[Dataset records]
BEGIN

`src/rtl/stg_fifo.sv`:
```
// Clocked FIFO with a four-phase return-to-zero req/ack channel on each side.
// Optional synchronisers on Rin/Aout let either partner be self-timed.
module stg_fifo #(
  parameter int unsigned WIDTH       = 4,
  parameter int unsigned DEPTH       = 4,
  parameter int unsigned SYNC_STAGES = 2
) (
  input  logic                         clk,
  input  logic                         reset,
  input  logic                         Rin,
  output logic                         Ain,
  input  logic [WIDTH-1:0]             data_in,
  output logic                         Rout,
  input  logic                         Aout,
  output logic [WIDTH-1:0]             data_out,
  output logic [$clog2(DEPTH+1)-1:0]   count,
  output logic                         full,
  output logic                         empty
);

  localparam int unsigned PW = $clog2(DEPTH);
  localparam int unsigned CW = $clog2(DEPTH+1);

  typedef enum logic {IN_IDLE = 1'b0, IN_ACK = 1'b1} in_state_t;
  typedef enum logic [1:0] {OUT_IDLE = 2'd0, OUT_REQ = 2'd1, OUT_RTZ = 2'd2} out_state_t;

  in_state_t        in_state, in_state_nxt;
  out_state_t       out_state, out_state_nxt;
  logic             rin_s, aout_s;
  logic             wr_en, load_en, pop_en;
  logic [PW-1:0]    wr_ptr, rd_ptr;
  logic [CW-1:0]    count_nxt;
  logic [WIDTH-1:0] mem [DEPTH];

  // Handshake inputs pass through a flop chain unless the partner shares clk
  generate
    if (SYNC_STAGES == 0) begin : g_nosync
      assign rin_s  = Rin;
      assign aout_s = Aout;
    end else begin : g_sync
      logic [SYNC_STAGES-1:0] rin_q, aout_q;
      always_ff @(posedge clk) begin
        if (reset) begin
          rin_q  <= '0;
          aout_q <= '0;
        end else begin
          rin_q  <= SYNC_STAGES'({rin_q, Rin});
          aout_q <= SYNC_STAGES'({aout_q, Aout});
        end
      end
      assign rin_s  = rin_q[SYNC_STAGES-1];
      assign aout_s = aout_q[SYNC_STAGES-1];
    end
  endgenerate

  // Input side FSM; a request arriving while full waits in IN_IDLE
  always_ff @(posedge clk) begin
    if (reset) in_state <= IN_IDLE;
    else       in_state <= in_state_nxt;
  end

  always_comb begin
    in_state_nxt = in_state;
    wr_en        = 1'b0;
    case (in_state)
      IN_IDLE: if (rin_s && !full) begin
        wr_en        = 1'b1;
        in_state_nxt = IN_ACK;
      end
      IN_ACK:  if (!rin_s) in_state_nxt = IN_IDLE;
      default: in_state_nxt = IN_IDLE;
    endcase
  end

  always_comb Ain = (in_state == IN_ACK);

  // Output side FSM; the RTZ state waits for the consumer to drop Aout
  always_ff @(posedge clk) begin
    if (reset) out_state <= OUT_IDLE;
    else       out_state <= out_state_nxt;
  end

  always_comb begin
    out_state_nxt = out_state;
    load_en       = 1'b0;
    pop_en        = 1'b0;
    case (out_state)
      OUT_IDLE: if (!empty && !aout_s) begin
        load_en       = 1'b1;
        out_state_nxt = OUT_REQ;
      end
      OUT_REQ:  if (aout_s) begin
        pop_en        = 1'b1;
        out_state_nxt = OUT_RTZ;
      end
      OUT_RTZ:  if (!aout_s) out_state_nxt = OUT_IDLE;
      default:  out_state_nxt = OUT_IDLE;
    endcase
  end

  always_comb Rout = (out_state == OUT_REQ);

  always_comb begin
    count_nxt = count;
    if (wr_en && !pop_en)      count_nxt = count + CW'(1);
    else if (pop_en && !wr_en) count_nxt = count - CW'(1);
  end

  always_ff @(posedge clk) begin
    if (wr_en) mem[wr_ptr] <= data_in;
  end

  // Flags are registered from the next count so they track count exactly
  always_ff @(posedge clk) begin
    if (reset) begin
      wr_ptr   <= '0;
      rd_ptr   <= '0;
      count    <= '0;
      full     <= 1'b0;
      empty    <= 1'b1;
      data_out <= '0;
    end else begin
      if (wr_en)   wr_ptr   <= wr_ptr + PW'(1);
      if (pop_en)  rd_ptr   <= rd_ptr + PW'(1);
      if (load_en) data_out <= mem[rd_ptr];
      count <= count_nxt;
      full  <= (count_nxt == CW'(DEPTH));
      empty <= (count_nxt == '0);
    end
  end

endmodule

```
`config.mk`:
```
export PLATFORM = sky130hd
export DESIGN_NAME = stg_fifo
export DESIGN_NICKNAME = d
export VERILOG_FILES = /design/src/rtl/stg_fifo.sv
export SDC_FILE = /design/constraint.sdc
export NUM_CORES = 1
export LEC_CHECK = 0
export ABC_AREA = 1
export CORE_AREA = 2 2 51 62
export DETAILED_ROUTE_END_ITERATION = 10
export DIE_AREA = 0 0 53 64
export GPL_ROUTABILITY_DRIVEN = 0
export MAX_ROUTING_LAYER = met4
export PLACE_DENSITY = 0.79
export SLEW_MARGIN = 10
export SYNTH_ARGS = -nofsm -noshare
export SYNTH_HDL_FRONTEND = slang
export SYNTH_SLANG_ARGS = --single-unit
```
`constraint.sdc`:
```
create_clock -name clk -period 1.6 [get_ports clk]
set_input_delay 0.24 -clock clk [delete_from_list [all_inputs] [get_ports clk]]
set_output_delay 0.24 -clock clk [all_outputs]
set_load 0.02 [all_outputs]
```
==> results of run 1 <==
placed cells by master, fill, tap and decap left out:
cell type	instances
nand2_2	5
ha_1	6
buf_4	1
clkinv_2	2
o21a_1	1
o21ai_0	17
dlymetal6s2s_1	3
o21ai_1	2
clkinv_4	1
edfxtp_1	16
nand2_1	15
dlygate4sd2_1	2
nand3b_1	1
nand3_4	2
nand3_1	7
nor2_4	1
nor2_1	26
clkdlybuf4s50_1	13
a21oi_1	11
clkbuf_4	5
inv_2	5
dfxtp_1	20
inv_1	28
nor3_1	1
synthesized netlist by cell type, drive strengths merged (2+ instances only):
| library cell | count |
|---|---|
| inv | 33 |
| nor2 | 27 |
| dfxtp | 20 |
| nand2 | 20 |
| o21ai | 19 |
| edfxtp | 16 |
| a21oi | 11 |
| nand3 | 9 |
| ha | 6 |
| buf | 2 |
| clkbuf | 2 |
timing repair:
action | CTS | global route
gates resized for setup | 2 | 3
endpoints found under the setup margin | 2 | 3
pin swaps | 0 | 0
hold endpoints to repair | 0 | 0
area by class of cell:
type	instances	area (sq um)	area share [%]
repair buffers	19	193	10.7
well taps	34	42.5	2.35
inverters	33	124	6.85
clock inverters	3	18.8	1.04
multi-input cells	95	512	28.3
flip-flops and latches	36	881	48.7
clock buffers	5	37.5	2.08
where the power goes:
group	switching [mW]	internal (mW)	leakage, nW
Combinational	0.218	0.163	0.466
Clock	0.299	0.169	0.0349
Sequential	0.0422	1.02	0.308
Total	0.558	1.35	0.809
path summary, 6_finish.rpt:
check / start / endpoint / slack (ps)
worst max-delay path: full / full / 40
worst min register to register: g_sync.aout_q[0] / g_sync.aout_q[1] / 410
worst max register to register: wr_ptr[0] / mem[0][1] / 290
worst min-delay path: g_sync.aout_q[0] / g_sync.aout_q[1] / 410
cells by family after synthesis:
group / Yosys count / synth area share, %
buffers and inverters: 37 / 9.73
DFF: 36 / 57.1
AOI/OAI and AO/OA: 31 / 10.2
adders and majority gates: 6 / 4.87
and+or+nand+nor: 58 / 18.1
stage by stage:
stage	instances	power (mW)	cell area (sq um)	setup WS (ps)	hold slack, ps
finish	225	1.91	1810	42.7	413
global route	225	2.01	1810	0.524	414
CTS	225	1.93	1800	1.94	397
detailed placement	217	1.47	1750	189	402
global placement	217	1.45	1750	251	402
floorplan	168	1.32	1540	314	339
routing by layer:
layer	global-route usage (%)	vias to the layer above	routed length (microns)
met2	26.4	24	1220
li1	-	580	-
met4	8.97	0	57
met1	19.4	514	1090
met5	-	-	0
met3	6.31	5	120
registers in the layout (all words and copies together), names as in the netlist, 2 cells and up:
signal,count
count,3
data_out,4
g_sync.aout_q,2
g_sync.rin_q,2
mem,16
out_state,2
rd_ptr,2
wr_ptr,2
==> implementation parameters, run 1 <==
Parameter                              Value

Outcome
  Status    finished clean

Setup path
  Cell with the largest stage delay on the worst path    clkdlybuf4s50_1
  Crit Path Max Fanout    3
  Delay contributed by the slowest stage of the critical path    610 ps
  CP Data Arrival Time    1320 ps
  Cell chain of the critical path    clkdlybuf4s50_1
  Category of cells accounting for the largest share of critical-path delay    buffers and inverters
  Type of element capturing the critical path    primary output
  Buffers and inverters on the worst path    1
  Worst setup path category    reg -> out
  Data required time of the critical path    1360 ps
  Count of cells along the worst register-to-register path    4
  Critical path depth    1
  Launching element type of the critical path    flip-flop

Power
  Total leakage power    0.809 nW
  PD cells    1060 nW/um^2
  IR drop worst, VDD    0.000662 V

Yosys
  Sequential cell area fraction in the yosys report    57.1%
  Cell type with the largest total area after synthesis    edfxtp_1
  Gate count of the mapped netlist    168
  Netlist Area Pre-Place    1540 sq um
  Flip-flop and latch count after synthesis    36
  Average cell area after synthesis    9.18 sq um
  Proportion of register bits with asynchronous set or reset after synthesis    0%
  Yosys warning count    0
  Synth top area share    31.1%
  Primary FF master, synth    dfxtp_1
  Leading post-synthesis cells by cell area    edfxtp_1 31%, dfxtp_1 26%, inv_1 6.8%
  Count of flip-flops with a built-in enable after synthesis    16
  Cell variety after synth    20
  Synthesized Nets    182

Die
  Total core area    2760 sq um
  Die width    53 microns
  Height of the die    64 microns
  Starting utilization of the core area    55.9%
  Placement row count    21
  Top-Level Pins    19
  Die area    3390 sq um

Routing
  Vias    1,123
  Remaining design rule violation count    0
  DR WL/cell    11.1 microns
  Total iterations of the first detailed-routing run    4
  Post-DR vias/cell    4.99
  Count of antenna-violating nets left after detailed routing    0
  Total wire length    2.49 mm
  First-iteration detailed-routing DRC count    26

Global route
  Via count of the first global-routing pass    1,007
  Grt ovf    0
  Global Route Usage Sum    17.2%
  Pin count of the biggest net entering global routing    13
  First-pass GRT wire length    4.02 mm
  Initial antenna violation count    0

Layout
  Count of antenna diodes in the layout    0
  Share of post-route cells with drive strength above 1    11.5%
  Core utilization of the finished layout    65.5%
  Area Overhead vs Synth    17.2%
  Net total in the final layout    204
  Filler Cell Count    229

Clock tree
  CTS Buffer Depth    2
  Num Clock Sinks    36
  Number of buffers inserted by hold repair at cts    0
  Number of buffers created by CTS    5
  Buffer count from post-CTS setup fixing    0
  Clock Root Buffer    clkbuf_4
  Clock tree from TritonCTS    built
  Htree depth    2
  Clk pin slew, worst setup/hold paths    100 ps
  Clk_lat worst skew    340 ps

Timing
  Unrepaired setup endpoints after global routing    false
  Count of final setup violators    0
  Upper clock frequency limit    642 MHz
  Worst setup skew after layout    5.49 ps
  Final count of pins violating max slew    0
  Remaining max-slew budget at the tightest pin    74.7%
  Crit path time final    1560 ps
  Transition at the pin with the smallest max-transition slack    379 ps
  Number of hold violations in the final report    0
  Ratio of final minimum period to clock period    97.3%
  Post-Route Setup TNS    0 ps

Worst hold path
  Number of cells on the worst hold path    2
  HP Class    reg -> reg

Place
  Detailed placement HPWL    1.90 mm
  Number of input and output port buffers inserted    18

Flow run
  Count of max-cap constraint violations    0
Power figures use the tool's default switching activity.
==> run 2, diff against run 1 <==
PLACE_DENSITY = 0.88   (was 0.79)
SETUP_SLACK_MARGIN = 0.15   (was not set)
==> implementation parameters, run 2 (synthesized netlist as in run 1, its figures left out) <==
Parameter                              Value

Outcome
  Status    finished clean

Setup path
  Launching element type of the critical path    flip-flop
  Count of cells along the worst register-to-register path    9 (+5)
  Crit Path Max Fanout    3 (unchanged)
  Critical path depth    1 (unchanged)
  Type of element capturing the critical path    primary output
  Category of cells accounting for the largest share of critical-path delay    flip-flops
  Worst setup path category    reg -> out
  Buffers and inverters on the worst path    1 (unchanged)
  Cell with the largest stage delay on the worst path    dfxtp_1
  Delay contributed by the slowest stage of the critical path    410 ps (-200 ps)
  CP Data Arrival Time    1110 ps (-210 ps)
  Cell chain of the critical path    dlygate4sd2_1
  Data required time of the critical path    1360 ps (about the same)

Global route
  First-pass GRT wire length    5.22 mm (+30%)
  Initial antenna violation count    0 (unchanged)
  Global Route Usage Sum    22.2% (+5.0 points)
  Via count of the first global-routing pass    1,220 (+21%)
  Pin count of the biggest net entering global routing    13 (unchanged)
  Grt ovf    0 (unchanged)

Clock tree
  Htree depth    2 (unchanged)
  Num Clock Sinks    36 (unchanged)
  Clock Root Buffer    clkbuf_4
  Buffer count from post-CTS setup fixing    0 (unchanged)
  Clock tree from TritonCTS    built
  CTS Buffer Depth    2 (unchanged)
  Clk_lat worst skew    350 ps (about the same)
  Clk pin slew, worst setup/hold paths    110 ps (about the same)
  Number of buffers created by CTS    5 (unchanged)

Routing
  Post-DR vias/cell    5.13 (+2.8%)
  Total iterations of the first detailed-routing run    4 (unchanged)
  Remaining design rule violation count    0 (unchanged)
  Total wire length    2.94 mm (+18%)
  First-iteration detailed-routing DRC count    17 (-35%)
  Count of antenna-violating nets left after detailed routing    0 (unchanged)
  Vias    1,155 (+2.8%)
  DR WL/cell    13.1 microns (+18%)

Place
  Number of input and output port buffers inserted    18 (unchanged)
  Total instance count after detailed placement    217 (unchanged)
  Detailed placement HPWL    2.15 mm (+13%)
  Worst slack at placement    218 ps (+29.0 ps)

Die
  Die width    53 microns (unchanged)
  Height of the die    64 microns (unchanged)
  Placement row count    21 (unchanged)
  Starting utilization of the core area    55.9% (unchanged)
  Total core area    2760 sq um (unchanged)
  Top-Level Pins    19 (unchanged)
  Die area    3390 sq um (unchanged)

Power
  Clk network pwr share    40.1% (+16 points)
  Internal power    1.80 mW (+33%)
  PD cells    1280 nW/um^2 (+21%)
  Comb power frac    15.2% (-4.7 points)
  IR drop worst, VDD    0.00105 V (+59%)
  Total leakage power    0.818 nW (+1.1%)
  Sw Share    24.2% (-5.0 points)
  Net Sw Power    575 uW (+3.0%)
  Part of the power in registers    44.7% (-11 points)
  Final Power    2.37 mW (+24%)

Timing
  Post-Route Setup TNS    0 ps (unchanged)
  Number of hold violations in the final report    0 (unchanged)
  Remaining max-slew budget at the tightest pin    72.7% (-1.9 points)
  Transition at the pin with the smallest max-transition slack    407 ps (+28.5 ps)
  Count of final setup violators    0 (unchanged)
  Ratio of final minimum period to clock period    84.2% (-13 points)
  Final worst-path setup slack    253 ps (+211 ps)
  Unrepaired setup endpoints after global routing    false
  Hold WS    399 ps (-13.9 ps)
  Worst setup skew after layout    10.8 ps (+5.32 ps)
  Crit path time final    1350 ps (-211 ps)
  Final count of pins violating max slew    0 (unchanged)
  Upper clock frequency limit    743 MHz (+16%)

Layout
  Number of standard cells in the layout, taps in and fillers out    225 (unchanged)
  Area Overhead vs Synth    20.4%
  Leading cell types in the layout, fill and taps excluded    28 x inv_1, 26 x nor2_1, 20 x dfxtp_1, 17 x o21ai_0, 16 x edfxtp_1
  Most common library cell in the layout ignoring fill and taps    inv_1
  Biggest registers after layout    mem (16), data_out (4), count (3)
  Register name with the most flops    mem
  Net total in the final layout    204 (unchanged)
  Flip-flop count of the largest register, all copies and words added    16 (unchanged)
  Count of antenna diodes in the layout    0 (unchanged)
  Share of post-route cells with drive strength above 1    12.0% (+0.52 points)

Flow run
  Count of max-cap constraint violations    0 (unchanged)

Worst hold path
  HP Class    in -> reg
  Number of cells on the worst hold path    3 (+1)
-- run 2: cell types whose count changed in the layout (fill, tap and decap cells not counted) --
| cell | delta |
|---|---|
| bufinv_16 | +3 |
| clkinv_4 | -1 |
| clkinv_2 | -2 |
| clkdlybuf4s50_1 | -6 |
| dlymetal6s2s_1 | -3 |
| clkbuf_2 | +1 |
| dlygate4sd2_1 | +8 |
-- run 2: cell type report --
type	instances	area, sq um
timing repair buffer	19	170
tap	34	42.5
clock inverter	3	90.1
sequential	36	881
fill	233	902
inverter	33	124
multi-input combinational	95	512
clock buffer	5	37.5
-- run 2: power groups by stage --
stage | clock [mW] | combinational [mW] | sequential [mW]
2_1_floorplan | 0 | 0.190 | 1.13
3_3_place_gp | 0 | 0.373 | 1.08
3_5_place_dp | 0 | 0.394 | 1.08
4_1_cts | 0.973 | 0.364 | 1.06
5_1_grt | 1.01 | 0.410 | 1.07
6_report | 0.953 | 0.360 | 1.06
-- run 2: tightest hold or removal path, stage by stage --
cell             delay (ps)
clkdlybuf4s50_1         390
inv_1                    50
nor2_1                   30
-- run 2: worst paths after layout --
kind	slack [ps]	endpoint	startpoint
worst min register to register	410	g_sync.aout_q[1]	g_sync.aout_q[0]
worst max-delay path	250	Ain	Ain
worst max register to register	270	empty	count[0]
worst min-delay path	400	g_sync.rin_q[0]	Rin
-- run 2: stage by stage --
stage / util (%) / instance area [sq um]
finish: 67.3 / 1860
global route: 67.3 / 1860
CTS: 67.4 / 1860
detailed placement: 63.3 / 1750
global placement: 63.3 / 1750
floorplan: - / 1540
-- run 2: what timing repair did --
item | 4_1_cts | 5_1_grt
resized for setup | 11 | 2
hold buffers | 0 | 0
setup endpoints to repair | 11 | 1
-- run 2: per-layer routing --
layer | track usage (%) | vias up | share of wire, %
met3 | 7.01 | 4 | 5.0
li1 | - | 576 | -
met5 | - | - | 0
met2 | 39.8 | 22 | 58
met4 | 10.9 | 0 | 1.3
met1 | 20.2 | 553 | 35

END

**Task objective**
Search the entries for the word "library". Copy every line where it occurs.

**Response to this exercise**
| library cell | count |
  Most common library cell in the layout ignoring fill and taps    inv_1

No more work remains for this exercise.